To determine whether their excess risk continues throughout their lifetimes, Tamara Marees of the VU University Medical Center in Amsterdam, The Netherlands, and colleagues analyzed data from the Dutch retinoblastoma registry, which included 668 individuals diagnosed with retinoblastoma between 1945 and 2005.

With a median follow-up time of 22 years, Marees and colleagues found that individuals with hereditary retinoblastoma had a 20-fold greater risk of second malignancies than the general population. Survivors of 40 years and more had an absolute excess of 26.1 cases of cancer per 1,000 person-years, and half of those were epithelial cancers.

"The excess risk of epithelial cancers such as bladder and lung cancer in middle-aged retinoblastoma survivors is cause for concern and indicates that lifelong follow-up studies are needed to evaluate the full spectrum of second malignancy risk in retinoblastoma survivors," the authors conclude.

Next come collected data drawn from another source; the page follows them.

[config.mk]
export PLATFORM = sky130hd
export DESIGN_NAME = game_flow_controller_flat
export DESIGN_NICKNAME = d
export VERILOG_FILES = /design/src/rtl/game_flow_pkg.sv /design/src/rtl/game_flow_controller_if.sv /design/src/rtl/frame_tick_counter.sv /design/src/rtl/game_flow_controller.sv /design/src/flat_wrapper.sv
export SDC_FILE = /design/constraint.sdc
export NUM_CORES = 1
export LEC_CHECK = 0
export CAP_MARGIN = 0
export CORE_ASPECT_RATIO = 2
export CORE_MARGIN = 10
export CORE_UTILIZATION = 43
export DETAILED_ROUTE_END_ITERATION = 12
export PLACE_DENSITY_LB_ADDON = 0.15
export SYNTH_ARGS = -nofsm -noshare
export SYNTH_HDL_FRONTEND = slang
export SYNTH_SLANG_ARGS = --single-unit
[constraint.sdc]
create_clock -name clk_in -period 2.7 [get_ports clk_in]
set_input_delay 0.27 -clock clk_in [delete_from_list [all_inputs] [get_ports clk_in]]
set_output_delay 0.27 -clock clk_in [all_outputs]
set_load 0.03 [all_outputs]
[src/rtl/game_flow_pkg.sv]
// Shared types and default IR codes for the game flow sequencer.
package game_flow_pkg;

  localparam int unsigned IR_W     = 32;
  localparam int unsigned HEALTH_W = 3;
  localparam int unsigned DIGIT_W  = 2;
  localparam int unsigned STATE_W  = 3;

  localparam logic [IR_W-1:0] IR_START_A = 32'h20DF_5BA4;
  localparam logic [IR_W-1:0] IR_START_B = 32'h20DF_5AA5;
  localparam logic [IR_W-1:0] IR_RESTART = 32'h20DF_10EF;

  typedef enum logic [STATE_W-1:0] {
    S_START     = 3'd0,
    S_COUNTDOWN = 3'd1,
    S_PLAY      = 3'd2,
    S_WIN       = 3'd3,
    S_LOSE      = 3'd4,
    S_DRAW      = 3'd5
  } state_e;

  function automatic int unsigned max_u(input int unsigned a, input int unsigned b);
    return (a > b) ? a : b;
  endfunction

endpackage

[src/rtl/game_flow_controller_if.sv]
// IR/frame/health inputs and screen-select outputs of the game flow sequencer.
interface game_flow_controller_if;
  import game_flow_pkg::*;

  logic [IR_W-1:0]     ir_in;
  logic                ir_valid_in;
  logic                nf_in;
  logic [HEALTH_W-1:0] player_health_in;
  logic [HEALTH_W-1:0] opponent_health_in;

  logic                display_start_out;
  logic                countdown_active_out;
  logic [DIGIT_W-1:0]  countdown_digit_out;
  logic                game_active_out;
  logic                end_win_out;
  logic                end_lose_out;
  logic                end_draw_out;
  logic                health_reset_out;
  logic [STATE_W-1:0]  state_out;

  modport master (
    output ir_in, ir_valid_in, nf_in, player_health_in, opponent_health_in,
    input  display_start_out, countdown_active_out, countdown_digit_out,
           game_active_out, end_win_out, end_lose_out, end_draw_out,
           health_reset_out, state_out
  );

  modport slave (
    input  ir_in, ir_valid_in, nf_in, player_health_in, opponent_health_in,
    output display_start_out, countdown_active_out, countdown_digit_out,
           game_active_out, end_win_out, end_lose_out, end_draw_out,
           health_reset_out, state_out
  );
endinterface

[src/rtl/frame_tick_counter.sv]
// Saturating frame-tick counter with synchronous clear; clear wins over tick.
module frame_tick_counter #(
  parameter int unsigned TERMINAL = 120,
  parameter int unsigned CNT_W    = $clog2(TERMINAL + 1)
) (
  input  logic             clk_i,
  input  logic             rst_ni,
  input  logic             clear_i,
  input  logic             tick_i,
  output logic [CNT_W-1:0] count_o,
  output logic             terminal_o
);

  localparam logic [CNT_W-1:0] TERM = CNT_W'(TERMINAL);

  logic [CNT_W-1:0] count_q, count_d;

  always_comb begin
    count_d = count_q;
    if (clear_i) begin
      count_d = '0;
    end else if (tick_i && (count_q != TERM)) begin
      count_d = count_q + CNT_W'(1);
    end
  end

  always_ff @(posedge clk_i or negedge rst_ni) begin
    if (!rst_ni) begin
      count_q <= '0;
    end else begin
      count_q <= count_d;
    end
  end

  assign count_o    = count_q;
  assign terminal_o = (count_q == TERM);

endmodule

[src/rtl/game_flow_controller.sv]
// Game sequencer: start menu, countdown, play and end screens driven by IR codes,
// frame ticks and health values; all outputs registered from the next state.
module game_flow_controller
  import game_flow_pkg::*;
#(
  parameter logic [IR_W-1:0] START_CODE_A     = IR_START_A,
  parameter logic [IR_W-1:0] START_CODE_B     = IR_START_B,
  parameter logic [IR_W-1:0] RESTART_CODE     = IR_RESTART,
  parameter int unsigned     COUNT_DIGITS     = 3,
  parameter int unsigned     FRAMES_PER_DIGIT = 60,
  parameter int unsigned     END_HOLD_FRAMES  = 120
) (
  input logic                   clk_in,
  input logic                   rst_in,
  game_flow_controller_if.slave bus
);

  localparam int unsigned CNT_MAX = max_u(FRAMES_PER_DIGIT, END_HOLD_FRAMES);
  localparam int unsigned CNT_W   = $clog2(CNT_MAX + 1);

  localparam logic [CNT_W-1:0]   DIGIT_LAST  = CNT_W'(FRAMES_PER_DIGIT - 1);
  localparam logic [CNT_W-1:0]   HOLD_CNT    = CNT_W'(END_HOLD_FRAMES);
  localparam logic [DIGIT_W-1:0] DIGIT_FIRST = DIGIT_W'(COUNT_DIGITS);

  state_e               state_q, state_d;
  logic [DIGIT_W-1:0]   digit_q, digit_d;
  logic                 armed_q, armed_d;
  logic                 hold_done_q, hold_done_d;

  logic                 disp_start_q, disp_start_d;
  logic                 cd_active_q, cd_active_d;
  logic [DIGIT_W-1:0]   cd_digit_q, cd_digit_d;
  logic                 game_q, game_d;
  logic                 win_q, win_d;
  logic                 lose_q, lose_d;
  logic                 draw_q, draw_d;
  logic                 hr_q, hr_d;
  logic [STATE_W-1:0]   state_out_q, state_out_d;

  logic                 cnt_clear_c;
  logic [CNT_W-1:0]     cnt;
  logic                 cnt_term;
  logic                 ir_start_c, ir_restart_c;
  logic                 player_dead_c, opp_dead_c;
  logic                 hold_ok_c;

  frame_tick_counter #(
    .TERMINAL (CNT_MAX),
    .CNT_W    (CNT_W)
  ) u_frame_cnt (
    .clk_i      (clk_in),
    .rst_ni     (rst_in),
    .clear_i    (cnt_clear_c),
    .tick_i     (bus.nf_in),
    .count_o    (cnt),
    .terminal_o (cnt_term)
  );

  assign ir_start_c    = bus.ir_valid_in &&
                         ((bus.ir_in == START_CODE_A) || (bus.ir_in == START_CODE_B));
  assign ir_restart_c  = bus.ir_valid_in && (bus.ir_in == RESTART_CODE);
  assign player_dead_c = (bus.player_health_in == '0);
  assign opp_dead_c    = (bus.opponent_health_in == '0);
  // A saturated counter has necessarily passed the hold count.
  assign hold_ok_c     = hold_done_q || (cnt == HOLD_CNT) || cnt_term;

  always_comb begin
    state_d     = state_q;
    digit_d     = digit_q;
    armed_d     = armed_q;
    hold_done_d = hold_done_q;
    cnt_clear_c = 1'b0;
    hr_d        = 1'b0;

    case (state_q)
      S_START: begin
        if (ir_start_c) begin
          state_d     = S_COUNTDOWN;
          digit_d     = DIGIT_FIRST;
          cnt_clear_c = 1'b1;
          hr_d        = 1'b1;
        end
      end

      S_COUNTDOWN: begin
        if (ir_restart_c) begin
          state_d = S_START;
          digit_d = '0;
        end else if (bus.nf_in && (cnt == DIGIT_LAST)) begin
          cnt_clear_c = 1'b1;
          digit_d     = digit_q - DIGIT_W'(1);
          if (digit_q == DIGIT_W'(1)) begin
            state_d = S_PLAY;
            armed_d = 1'b0;
            digit_d = '0;
          end
        end
      end

      S_PLAY: begin
        // First frame in play covers the health-reload latency.
        if (!armed_q) begin
          if (bus.nf_in) begin
            armed_d = 1'b1;
          end
        end else if (player_dead_c || opp_dead_c) begin
          cnt_clear_c = 1'b1;
          hold_done_d = 1'b0;
          if (player_dead_c && opp_dead_c) begin
            state_d = S_DRAW;
          end else if (player_dead_c) begin
            state_d = S_LOSE;
          end else begin
            state_d = S_WIN;
          end
        end else if (ir_restart_c) begin
          state_d = S_START;
        end
      end

      S_WIN, S_LOSE, S_DRAW: begin
        if (hold_ok_c) begin
          hold_done_d = 1'b1;
        end
        if (hold_ok_c && (ir_start_c || ir_restart_c)) begin
          state_d = S_START;
        end
      end

      default: begin
        state_d = S_START;
        digit_d = '0;
      end
    endcase

    disp_start_d = (state_d == S_START);
    cd_active_d  = (state_d == S_COUNTDOWN);
    cd_digit_d   = (state_d == S_COUNTDOWN) ? digit_d : '0;
    game_d       = (state_d == S_PLAY);
    win_d        = (state_d == S_WIN);
    lose_d       = (state_d == S_LOSE);
    draw_d       = (state_d == S_DRAW);
    state_out_d  = state_d;
  end

  always_ff @(posedge clk_in or negedge rst_in) begin
    if (!rst_in) begin
      state_q      <= S_START;
      digit_q      <= '0;
      armed_q      <= 1'b0;
      hold_done_q  <= 1'b0;
      disp_start_q <= 1'b1;
      cd_active_q  <= 1'b0;
      cd_digit_q   <= '0;
      game_q       <= 1'b0;
      win_q        <= 1'b0;
      lose_q       <= 1'b0;
      draw_q       <= 1'b0;
      hr_q         <= 1'b0;
      state_out_q  <= S_START;
    end else begin
      state_q      <= state_d;
      digit_q      <= digit_d;
      armed_q      <= armed_d;
      hold_done_q  <= hold_done_d;
      disp_start_q <= disp_start_d;
      cd_active_q  <= cd_active_d;
      cd_digit_q   <= cd_digit_d;
      game_q       <= game_d;
      win_q        <= win_d;
      lose_q       <= lose_d;
      draw_q       <= draw_d;
      hr_q         <= hr_d;
      state_out_q  <= state_out_d;
    end
  end

  assign bus.display_start_out    = disp_start_q;
  assign bus.countdown_active_out = cd_active_q;
  assign bus.countdown_digit_out  = cd_digit_q;
  assign bus.game_active_out      = game_q;
  assign bus.end_win_out          = win_q;
  assign bus.end_lose_out         = lose_q;
  assign bus.end_draw_out         = draw_q;
  assign bus.health_reset_out     = hr_q;
  assign bus.state_out            = state_out_q;

endmodule

[src/flat_wrapper.sv]
// flat-port wrapper written by rule: the top's interface ports become plain ports
module game_flow_controller_flat import game_flow_pkg::*;
#(
  parameter logic [IR_W-1:0] START_CODE_A     = IR_START_A,
  parameter logic [IR_W-1:0] START_CODE_B     = IR_START_B,
  parameter logic [IR_W-1:0] RESTART_CODE     = IR_RESTART,
  parameter int unsigned     COUNT_DIGITS     = 3,
  parameter int unsigned     FRAMES_PER_DIGIT = 60,
  parameter int unsigned     END_HOLD_FRAMES  = 120
)
  (clk_in, rst_in, bus_ir_in, bus_ir_valid_in, bus_nf_in, bus_player_health_in, bus_opponent_health_in, bus_display_start_out, bus_countdown_active_out, bus_countdown_digit_out, bus_game_active_out, bus_end_win_out, bus_end_lose_out, bus_end_draw_out, bus_health_reset_out, bus_state_out);
  game_flow_controller_if bus_i ();
  input logic clk_in;
  input logic rst_in;
  input wire logic [$bits(bus_i.ir_in)-1:0] bus_ir_in;
  input wire logic [$bits(bus_i.ir_valid_in)-1:0] bus_ir_valid_in;
  input wire logic [$bits(bus_i.nf_in)-1:0] bus_nf_in;
  input wire logic [$bits(bus_i.player_health_in)-1:0] bus_player_health_in;
  input wire logic [$bits(bus_i.opponent_health_in)-1:0] bus_opponent_health_in;
  output wire logic [$bits(bus_i.display_start_out)-1:0] bus_display_start_out;
  output wire logic [$bits(bus_i.countdown_active_out)-1:0] bus_countdown_active_out;
  output wire logic [$bits(bus_i.countdown_digit_out)-1:0] bus_countdown_digit_out;
  output wire logic [$bits(bus_i.game_active_out)-1:0] bus_game_active_out;
  output wire logic [$bits(bus_i.end_win_out)-1:0] bus_end_win_out;
  output wire logic [$bits(bus_i.end_lose_out)-1:0] bus_end_lose_out;
  output wire logic [$bits(bus_i.end_draw_out)-1:0] bus_end_draw_out;
  output wire logic [$bits(bus_i.health_reset_out)-1:0] bus_health_reset_out;
  output wire logic [$bits(bus_i.state_out)-1:0] bus_state_out;
  assign bus_i.ir_in = bus_ir_in;
  assign bus_i.ir_valid_in = bus_ir_valid_in;
  assign bus_i.nf_in = bus_nf_in;
  assign bus_i.player_health_in = bus_player_health_in;
  assign bus_i.opponent_health_in = bus_opponent_health_in;
  assign bus_display_start_out = bus_i.display_start_out;
  assign bus_countdown_active_out = bus_i.countdown_active_out;
  assign bus_countdown_digit_out = bus_i.countdown_digit_out;
  assign bus_game_active_out = bus_i.game_active_out;
  assign bus_end_win_out = bus_i.end_win_out;
  assign bus_end_lose_out = bus_i.end_lose_out;
  assign bus_end_draw_out = bus_i.end_draw_out;
  assign bus_health_reset_out = bus_i.health_reset_out;
  assign bus_state_out = bus_i.state_out;
  game_flow_controller #(.START_CODE_A(START_CODE_A), .START_CODE_B(START_CODE_B), .RESTART_CODE(RESTART_CODE), .COUNT_DIGITS(COUNT_DIGITS), .FRAMES_PER_DIGIT(FRAMES_PER_DIGIT), .END_HOLD_FRAMES(END_HOLD_FRAMES)) u_core (.clk_in(clk_in), .rst_in(rst_in), .bus(bus_i));
endmodule
==> results.yml, run 1 <==
outcome:
  run_status: "completed"
worst_setup_path:
  crit_fanout: 5
  critPathMaxStageDelay_ns: 0.59
  arrival_ns: 2.54
  cp_top_family: "simple AND/OR/NAND/NOR gates"
  slowest_stage: "or4_4"
  reg2reg_to: "u_core.bus.countdown_digit_out[1]"
  cp.required_ns: 2.90
  start_kind: "input port"
  r2r_cells: 6
  worstSetupPathType: "in -> reg"
  crit_start: "bus_ir_in[15]"
  cp_cell_sequence: "clkdlybuf4s50_1 > nand4bb_1 > or4_4 > a2111oi_4 > a2bb2oi_2 > or3b_4 > nor3_2"
  path_buf_inv: 1
  endpoint_kind: "flip-flop"
  worstReg2RegStart: "u_core.u_frame_cnt.count_o[2]"
  reg2reg_slack_ns: 0.44
clocking:
  ctsResizeCount: 0
  cts_tree: "yes"
  cts_setup_buffers: 0
  htreeDepth: 1
  clockBufferDepth: 2
  clock-root-buffer: "clkbuf_8"
  cts.clk_slew.worst_paths_ns: 0.08
  clk_latency_ns: 0.27
  clock_sink_count: 23
  cts.hold.buffers_added: 0
  numCtsBuffers: 3
yosys:
  syn_area_per_cell_um2: 9.71
  ys_seq_elements: 23
  synth_top_area_cell: "dfrtp_1"
  mappedNetlistArea_mm2: 0.00134
  ys.flop_type: "dfrtp_1"
  yosysSeqAreaShare_pct: 43.0
  synth_top_cell_area_share_pct: 41.1
  synth-edff-count: 0
  synth_warnings: 0
  synthTopCellsByArea: "dfrtp_1, nor2_1, ha_1"
  synth.distinct_cells: 45
  async_flop_share_pct: 100
  syn-num-nets: 184
  synthCells: 138
global_route:
  antenna_found_initial: 0
  grt-ovfl-total: 0
  grt_pass1_vias: 1448
  grt_max_degree: 24
  grt_pass1_wl_um: 6730
  gr-usage-all-layers_pct: 14.5
sta:
  drv_slew: 0
  timing.fmax_mhz: 428
  tightest_slew_ns: 0.493
  fin_skew_ns: 0.00161
  fin_crit_ns: 2.34
  fin_setup_tns_ns: 0
  relSlewSlack_pct: 66.7
  setup_viol: 0
  holdWs_ns: 0.334
  rsz0062_at_grt: "false"
  post-route-period-util_pct: 86.5
  hold_viol: 0
place:
  dp_cells: 224
  hpwl_um: 3350
  port_buffers: 53
  gp_congestion: 0.914
pwr:
  combinationalPowerShare_pct: 23.9
  pwr-share-clk_pct: 25.2
  power_frac_seq_pct: 50.9
  switchingPower_uw: 263
  intPower_uw: 619
  p_total_uw: 882
  p_per_area_mw_per_mm2: 445
  vdd_ir_drop_max_uv: 464
  power.leakage_uw: 0.000831
  swShare_pct: 29.8
drt:
  dr_total_vias: 1287
  route.detailed.drc: 0
  wire_per_inst_um: 17.7
  drt_iter0_drc: 34
  dr.pass1.iters: 4
  wl_um: 4030
  antenna_left: 0
  vias_per_cell: 5.64
finish:
  layout.nets: 245
  num_antenna_cells: 0
  layout.cells.non_filler: 228
  areaGrowthSynthToFinish_pct: 47.8
  mostFrequentLayoutCell: "clkdlybuf4s50_1"
  final_cell_mix: "clkdlybuf4s50_1, dfrtp_1, nor2_1"
  drive_above_1_share_pct: 10.1
floorplanning:
  fp.dieH_um: 98.9
  die_x_um: 59.5
  rows: 28
  start_util_pct: 45.0
  ios: 54
  die_area_mm2: 0.00588
  core-area_mm2: 0.00298
min_path:
  holdCritPathClass: "in -> async"
job:
  cap_violations: 0
-- power groups by stage --
stage	sequential (uW)	clock, uW	combinational, uW
3_5_place_dp	456	0	212
4_1_cts	449	227	216
5_1_grt	459	240	244
2_1_floorplan	441	0	119
6_report	449	223	211
3_3_place_gp	453	0	201
-- state kept, by name, summed over array words and instances (netlist names) --
| register | flops |
|---|---|
| u_core.bus.end_win_out | 1 |
| u_core.hold_done_q | 1 |
| u_core.bus.health_reset_out | 1 |
| u_core.bus.display_start_out | 1 |
| u_core.bus.end_lose_out | 1 |
| u_core.digit_q | 2 |
| u_core.bus.countdown_active_out | 1 |
| u_core.state_q | 3 |
| u_core.u_frame_cnt.count_o | 7 |
| u_core.bus.game_active_out | 1 |
| u_core.bus.end_draw_out | 1 |
| u_core.armed_q | 1 |
| u_core.bus.countdown_digit_out | 2 |
-- worst reg2reg max path, stage by stage (launching register included) --
cell and delay (ns):
dfrtp_1 0.43, nand4b_1 0.27, o21ba_1 0.27, a2111oi_4 0.44
a2bb2oi_2 0.20, or3b_4 0.42, nor3_2 0.16
-- stage by stage --
stage | worst slack [ns] | cell area [um^2] | utilization [%]
2_1_floorplan | 0.642 | 1340 | -
3_3_place_gp | 0.116 | 1930 | 65.0
3_5_place_dp | 0.0900 | 1930 | 65.0
4_1_cts | 0.372 | 1980 | 66.5
5_1_grt | 0.185 | 1980 | 66.5
6_report | 0.363 | 1980 | 66.5
-- layout make-up --
| cell class | count | area, um^2 |
|---|---|---|
| Fill cell | 276 | 997 |
| Multi-Input combinational cell | 107 | 733 |
| Sequential cell | 23 | 577 |
| Timing Repair Buffer | 57 | 561 |
| Clock buffer | 3 | 41.3 |
| Tap cell | 30 | 37.5 |
| Inverter | 7 | 26.3 |
| Clock inverter | 1 | 5.00 |
-- Yosys cell counts (all sizes together) (4+ instances only) --
cell and count:
dfrtp 22, nor2 20, nor3 10, nand2 8, inv 7, a21oi 6
o21ai 5, ha 4, nand4 4, xor2 4
-- how the worst max path moves through the flow --
stage | endpoint | slack, ns | depth (start not counted)
final | u_core.bus.countdown_digit_out[1] | 0.36 | 7
after detailed placement | u_core.bus.countdown_digit_out[0] | 0.09 | 7
after global placement | u_core.bus.countdown_digit_out[1] | 0.12 | 7
after CTS | u_core.bus.countdown_digit_out[1] | 0.37 | 7
after global routing | u_core.bus.countdown_digit_out[0] | 0.19 | 7
after floorplan | u_core.bus.countdown_digit_out[1] | 0.64 | 6
-- cell families (layout without fill, tap and decap cells) --
logic type / after synthesis / count (layout) / share of synthesized area (%)
fa+ha+maj: 4 / 4 / 3.73
mux: 1 / 1 / 0.747
compound gates: 22 / 22 / 12.9
xor+xnor: 7 / 7 / 4.58
flops: 23 / 23 / 43.0
buf+inv: 8 / 68 / 2.24
simple gates: 73 / 73 / 32.8
-- routing by layer --
metal	part of all wire [%]	up-vias	global-route usage (%)
met5	0	-	0
met4	4.4	0	9.06
met3	4.7	13	2.96
met2	60	43	26.6
met1	31	615	13.3
li1	-	616	-
Power figures use the tool's default switching activity.
==> run 2: changes to the inputs <==
CORE_MARGIN = 2   (was 10)
==> run 2 against run 1 <==
Compared with the run above:
- fmax decreased by 0.13%
- non-clock buffer count is the same
- worst hold slack gained 0.0098 ns
- utilization unchanged
- total power is essentially flat
- global-route usage grew 8.6 points
- die area down 39%
- combinational power about the same
- clock skew grew 0.00077 ns
- count of clock-buffer cells in the layout stayed put
- register-to-register slack improved by 0.05 ns
- setup slack worse by 0.0031 ns
- critical path type unchanged
- critical endpoint unchanged
==> results.yml, run 2 (same netlist as run 1, synthesis figures left out) <==
global_route:
  grt_pass1_vias: 1451
  grt-ovfl-total: 0
  grt_pass1_wl_um: 6470
  gr-usage-all-layers_pct: 23.1
  antenna_found_initial: 0
  grt_max_degree: 24
clocking:
  clock-root-buffer: "clkbuf_8"
  htreeDepth: 1
  ctsResizeCount: 0
  clockBufferDepth: 2
  cts_setup_buffers: 0
  cts_tree: "yes"
  clk_latency_ns: 0.27
  cts.hold.buffers_added: 0
  clock_sink_count: 23
  cts.clk_slew.worst_paths_ns: 0.09
  numCtsBuffers: 3
outcome:
  run_status: "completed"
finish:
  areaGrowthSynthToFinish_pct: 47.8
  stdcell_area_mm2: 0.00198
  final_cell_mix: "clkdlybuf4s50_1, dfrtp_1, nor2_1"
  drive_above_1_share_pct: 10.1
  fin_util_pct: 66.5
  layout.nets: 245
  mostFrequentLayoutCell: "clkdlybuf4s50_1"
  largest_reg_flops: 7
  num_antenna_cells: 0
floorplanning:
  ios: 54
  start_util_pct: 45.0
  rows: 28
  die_x_um: 43.5
  fp.dieH_um: 82.9
  core-area_mm2: 0.00298
  die_area_mm2: 0.00361
sta:
  setup_viol: 0
  post-route-period-util_pct: 86.7
  fin_setup_tns_ns: 0
  fin_ws_ns: 0.360
  hold_viol: 0
  relSlewSlack_pct: 66.4
  rsz0062_at_grt: "false"
  drv_slew: 0
  fin_skew_ns: 0.00238
  timing.fmax_mhz: 427
  tightest_slew_ns: 0.500
  fin_crit_ns: 2.34
worst_setup_path:
  cp.required_ns: 2.90
  worstReg2RegStart: "u_core.u_frame_cnt.count_o[2]"
  endpoint_kind: "flip-flop"
  start_kind: "input port"
  reg2reg_to: "u_core.bus.countdown_digit_out[1]"
  crit_fanout: 3
  crit_start: "bus_ir_in[1]"
  reg2reg_slack_ns: 0.49
  r2r_cells: 6
  arrival_ns: 2.54
  worstSetupPathType: "in -> reg"
pwr:
  power.leakage_uw: 0.000831
  p_per_area_mw_per_mm2: 445
  vdd_ir_drop_max_uv: 430
place:
  dp_slack_ns: 0.0396
  placed_area_mm2: 0.00193
  port_buffers: 53
  gp_congestion: 0.881
  hpwl_um: 2970
drt:
  dr_total_vias: 1285
  wl_um: 3680
  antenna_left: 0
  wire_per_inst_um: 16.1
  route.detailed.drc: 0
  drt_iter0_drc: 20
  vias_per_cell: 5.64
  dr.pass1.iters: 4
job:
  cap_violations: 0
min_path:
  holdCritPathClass: "in -> async"
run 2: cell counts in the layout (fill, tap and decap cells not counted):
Identical to the previous run, type by type.
run 2: power breakdown:
part | total, uW | internal (uW) | switching, uW
registers | 449 | 394 | 55.3
clock network | 223 | 103 | 119
logic | 210 | 121 | 89.3
total | 882 | 618 | 264
run 2: how the worst max path moves through the flow:
stage | slack [ns] | endpoint | cells past startpoint
after global routing | 0.21 | u_core.bus.countdown_digit_out[0] | 7
final | 0.36 | u_core.bus.countdown_digit_out[1] | 7
after global placement | 0.09 | u_core.bus.countdown_digit_out[1] | 7
after floorplan | 0.64 | u_core.bus.countdown_digit_out[1] | 6
after CTS | 0.33 | u_core.bus.countdown_digit_out[1] | 7
after detailed placement | 0.04 | u_core.bus.countdown_digit_out[1] | 7
run 2: metal layers:
metal  share of wire (%)  GRT usage [%]  vias up
li1                    -              -      624
met5                   0              0        -
met1                  35           24.4      623
met3                 3.4           3.48        8
met2                  59           42.6       30
met4                 2.0           9.37        0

Contact: Tamara Marees, T.Marees@vumc.nl, +31 20 4444595

Noncanonical DNA Structure Associated with Genomic Instability in Mice

Chromosome breakage and translocations occur more frequently in DNA sequences that have the potential to adopt noncanonical helical structures that deviate from the familiar, right-handed helical B form.

Many cancers are associated with chromosomal breaks and translocations. Frequently these breaks occur at the site of specific genetic elements, such as repetitive DNA, or sequences that take on H-DNA or Z-DNA helical structure, instead of the more common B-DNA helical pattern.

To learn whether these differences in DNA structure induce chromosomal breakage, Karen Vasquez, Ph.D., of the University of Texas M. D. Anderson Cancer Center in Smithville and colleagues engineered mice that carry part of the c-MYC gene that forms H-DNA, or a model sequence that forms Z-DNA.

The mice carrying either the H- or Z-DNA sequences had higher mutation frequencies than control mice lacking those sequences. Large scale translocations or deletions occurred in 5 (7.7%) of the 65 mice carrying H-DNA sequences and in 7 (6.6%) of the 106 mice carrying the Z-DNA sequence, compared with none of the 63 control mice.

"These results suggest that helical distortions can result in spontaneous chromosome breakage and the translocation of genes involved in human diseases, including cancer," the authors conclude.

Contact: Scott Merville, M.D. Anderson press office, SMerville@mdanderson.org, (713) 792-0661

Fecal Occult Blood Test Associated with Reduction in Colorectal Cancer Mortality in Standard Practice Setting

Population-based colorectal cancer screening was associated with a statistically significant reduction in colon cancer deaths.

Randomized controlled trials indicated that colon cancer screening using fecal occult blood test led to a decline in disease-specific mortality. The impact of a population-based screening program has not been evaluated.

To determine the impact of a screening program, Adele Seniori Costantini, M.D., of the Institute for the Study and Prevention of Cancer in Florence, Italy, and colleagues examined colon cancer incidence and mortality in two regions of Italy that introduced screening at different times. The Empolese-Mugello district introduced screening in the early 1980s, whereas the remaining Florence and Prato provinces did so in early 2000.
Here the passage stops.